■ Records for the task ■

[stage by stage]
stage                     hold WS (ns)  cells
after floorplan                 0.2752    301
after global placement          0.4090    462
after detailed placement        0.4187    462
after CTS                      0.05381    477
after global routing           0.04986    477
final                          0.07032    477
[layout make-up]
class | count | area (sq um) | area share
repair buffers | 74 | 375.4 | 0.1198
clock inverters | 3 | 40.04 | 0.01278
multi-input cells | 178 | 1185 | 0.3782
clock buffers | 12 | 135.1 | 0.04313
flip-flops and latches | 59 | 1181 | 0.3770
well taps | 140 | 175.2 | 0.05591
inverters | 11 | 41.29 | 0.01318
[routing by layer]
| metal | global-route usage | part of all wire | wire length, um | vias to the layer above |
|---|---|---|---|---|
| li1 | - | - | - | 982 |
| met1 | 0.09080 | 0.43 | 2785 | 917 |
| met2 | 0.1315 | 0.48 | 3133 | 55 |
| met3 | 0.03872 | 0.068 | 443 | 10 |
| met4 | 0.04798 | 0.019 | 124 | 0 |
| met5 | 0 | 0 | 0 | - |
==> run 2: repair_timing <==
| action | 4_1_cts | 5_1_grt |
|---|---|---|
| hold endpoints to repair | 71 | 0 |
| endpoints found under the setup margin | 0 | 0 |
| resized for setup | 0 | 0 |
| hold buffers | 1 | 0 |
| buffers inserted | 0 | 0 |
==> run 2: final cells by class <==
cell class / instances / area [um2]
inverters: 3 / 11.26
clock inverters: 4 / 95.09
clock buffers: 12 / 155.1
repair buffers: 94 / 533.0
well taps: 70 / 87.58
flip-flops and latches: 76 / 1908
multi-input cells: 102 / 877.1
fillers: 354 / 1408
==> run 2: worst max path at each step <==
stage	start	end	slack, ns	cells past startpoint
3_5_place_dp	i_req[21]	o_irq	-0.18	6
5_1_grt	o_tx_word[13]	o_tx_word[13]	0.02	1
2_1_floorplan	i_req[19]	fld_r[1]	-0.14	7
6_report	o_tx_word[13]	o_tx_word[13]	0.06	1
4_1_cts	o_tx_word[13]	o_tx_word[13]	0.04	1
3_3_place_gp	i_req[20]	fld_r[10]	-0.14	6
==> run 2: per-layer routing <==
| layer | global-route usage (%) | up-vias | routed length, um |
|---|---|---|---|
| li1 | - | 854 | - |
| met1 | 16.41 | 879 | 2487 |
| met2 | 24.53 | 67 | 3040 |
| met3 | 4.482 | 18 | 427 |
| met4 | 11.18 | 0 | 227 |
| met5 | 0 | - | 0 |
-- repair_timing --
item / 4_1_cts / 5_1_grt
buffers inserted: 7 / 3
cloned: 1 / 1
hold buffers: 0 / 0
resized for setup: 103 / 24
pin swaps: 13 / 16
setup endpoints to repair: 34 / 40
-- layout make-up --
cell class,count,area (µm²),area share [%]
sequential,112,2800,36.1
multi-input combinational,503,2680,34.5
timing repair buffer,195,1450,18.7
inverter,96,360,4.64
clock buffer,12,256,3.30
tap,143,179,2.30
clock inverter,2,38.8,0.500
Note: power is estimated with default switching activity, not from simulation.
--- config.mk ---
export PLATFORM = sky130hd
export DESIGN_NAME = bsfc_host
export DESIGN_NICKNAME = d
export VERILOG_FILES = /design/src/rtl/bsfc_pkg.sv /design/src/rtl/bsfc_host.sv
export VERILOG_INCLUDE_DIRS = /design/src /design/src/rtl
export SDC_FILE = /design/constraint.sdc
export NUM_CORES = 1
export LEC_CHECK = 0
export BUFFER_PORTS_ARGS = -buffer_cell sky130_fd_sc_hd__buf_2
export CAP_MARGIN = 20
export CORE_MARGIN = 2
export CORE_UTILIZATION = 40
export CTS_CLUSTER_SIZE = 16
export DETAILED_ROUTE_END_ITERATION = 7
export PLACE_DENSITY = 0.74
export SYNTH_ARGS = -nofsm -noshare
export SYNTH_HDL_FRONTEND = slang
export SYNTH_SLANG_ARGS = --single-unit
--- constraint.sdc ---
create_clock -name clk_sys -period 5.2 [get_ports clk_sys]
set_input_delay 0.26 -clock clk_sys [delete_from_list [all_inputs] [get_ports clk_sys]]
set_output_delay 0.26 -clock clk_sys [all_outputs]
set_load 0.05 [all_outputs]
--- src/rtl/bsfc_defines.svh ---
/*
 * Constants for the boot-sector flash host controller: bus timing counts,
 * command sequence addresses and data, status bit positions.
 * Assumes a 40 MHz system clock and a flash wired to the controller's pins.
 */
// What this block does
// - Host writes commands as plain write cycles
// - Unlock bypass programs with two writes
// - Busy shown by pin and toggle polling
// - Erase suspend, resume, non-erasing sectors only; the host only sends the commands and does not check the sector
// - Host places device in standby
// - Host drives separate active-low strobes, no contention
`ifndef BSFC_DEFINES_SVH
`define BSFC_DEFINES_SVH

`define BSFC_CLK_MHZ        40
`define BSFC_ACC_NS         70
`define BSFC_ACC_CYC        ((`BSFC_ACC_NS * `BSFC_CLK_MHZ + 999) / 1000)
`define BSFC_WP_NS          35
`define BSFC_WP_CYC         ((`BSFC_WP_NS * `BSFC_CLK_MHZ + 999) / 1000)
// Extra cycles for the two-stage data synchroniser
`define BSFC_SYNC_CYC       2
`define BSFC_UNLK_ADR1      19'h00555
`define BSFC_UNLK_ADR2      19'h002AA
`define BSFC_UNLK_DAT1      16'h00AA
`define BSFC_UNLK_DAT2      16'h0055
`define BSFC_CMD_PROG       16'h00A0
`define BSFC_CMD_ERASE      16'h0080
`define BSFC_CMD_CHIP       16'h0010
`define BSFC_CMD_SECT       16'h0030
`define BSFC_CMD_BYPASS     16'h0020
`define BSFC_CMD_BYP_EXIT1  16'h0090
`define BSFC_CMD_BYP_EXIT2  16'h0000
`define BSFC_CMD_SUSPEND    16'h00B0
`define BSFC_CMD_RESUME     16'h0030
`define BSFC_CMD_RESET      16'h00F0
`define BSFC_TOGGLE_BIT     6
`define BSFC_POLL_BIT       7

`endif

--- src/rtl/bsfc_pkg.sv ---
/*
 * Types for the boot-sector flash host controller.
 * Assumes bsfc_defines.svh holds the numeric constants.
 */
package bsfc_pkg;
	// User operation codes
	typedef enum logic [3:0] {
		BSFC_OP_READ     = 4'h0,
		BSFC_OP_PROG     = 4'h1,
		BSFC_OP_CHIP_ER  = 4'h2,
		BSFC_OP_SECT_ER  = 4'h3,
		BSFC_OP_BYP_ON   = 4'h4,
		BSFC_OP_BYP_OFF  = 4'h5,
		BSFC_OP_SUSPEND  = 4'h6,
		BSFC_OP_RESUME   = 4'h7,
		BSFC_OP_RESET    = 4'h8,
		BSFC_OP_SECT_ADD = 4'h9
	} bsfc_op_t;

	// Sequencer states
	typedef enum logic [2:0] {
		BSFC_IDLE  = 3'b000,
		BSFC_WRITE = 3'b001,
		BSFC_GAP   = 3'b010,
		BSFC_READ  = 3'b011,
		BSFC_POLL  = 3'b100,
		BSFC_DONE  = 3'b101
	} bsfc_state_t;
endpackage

■ Exercise objective ■
Scan the material above for lines holding the string "after" and copy those lines.

■ Completed task ■
after floorplan                 0.2752    301
after global placement          0.4090    462
after detailed placement        0.4187    462
after CTS                      0.05381    477
after global routing           0.04986    477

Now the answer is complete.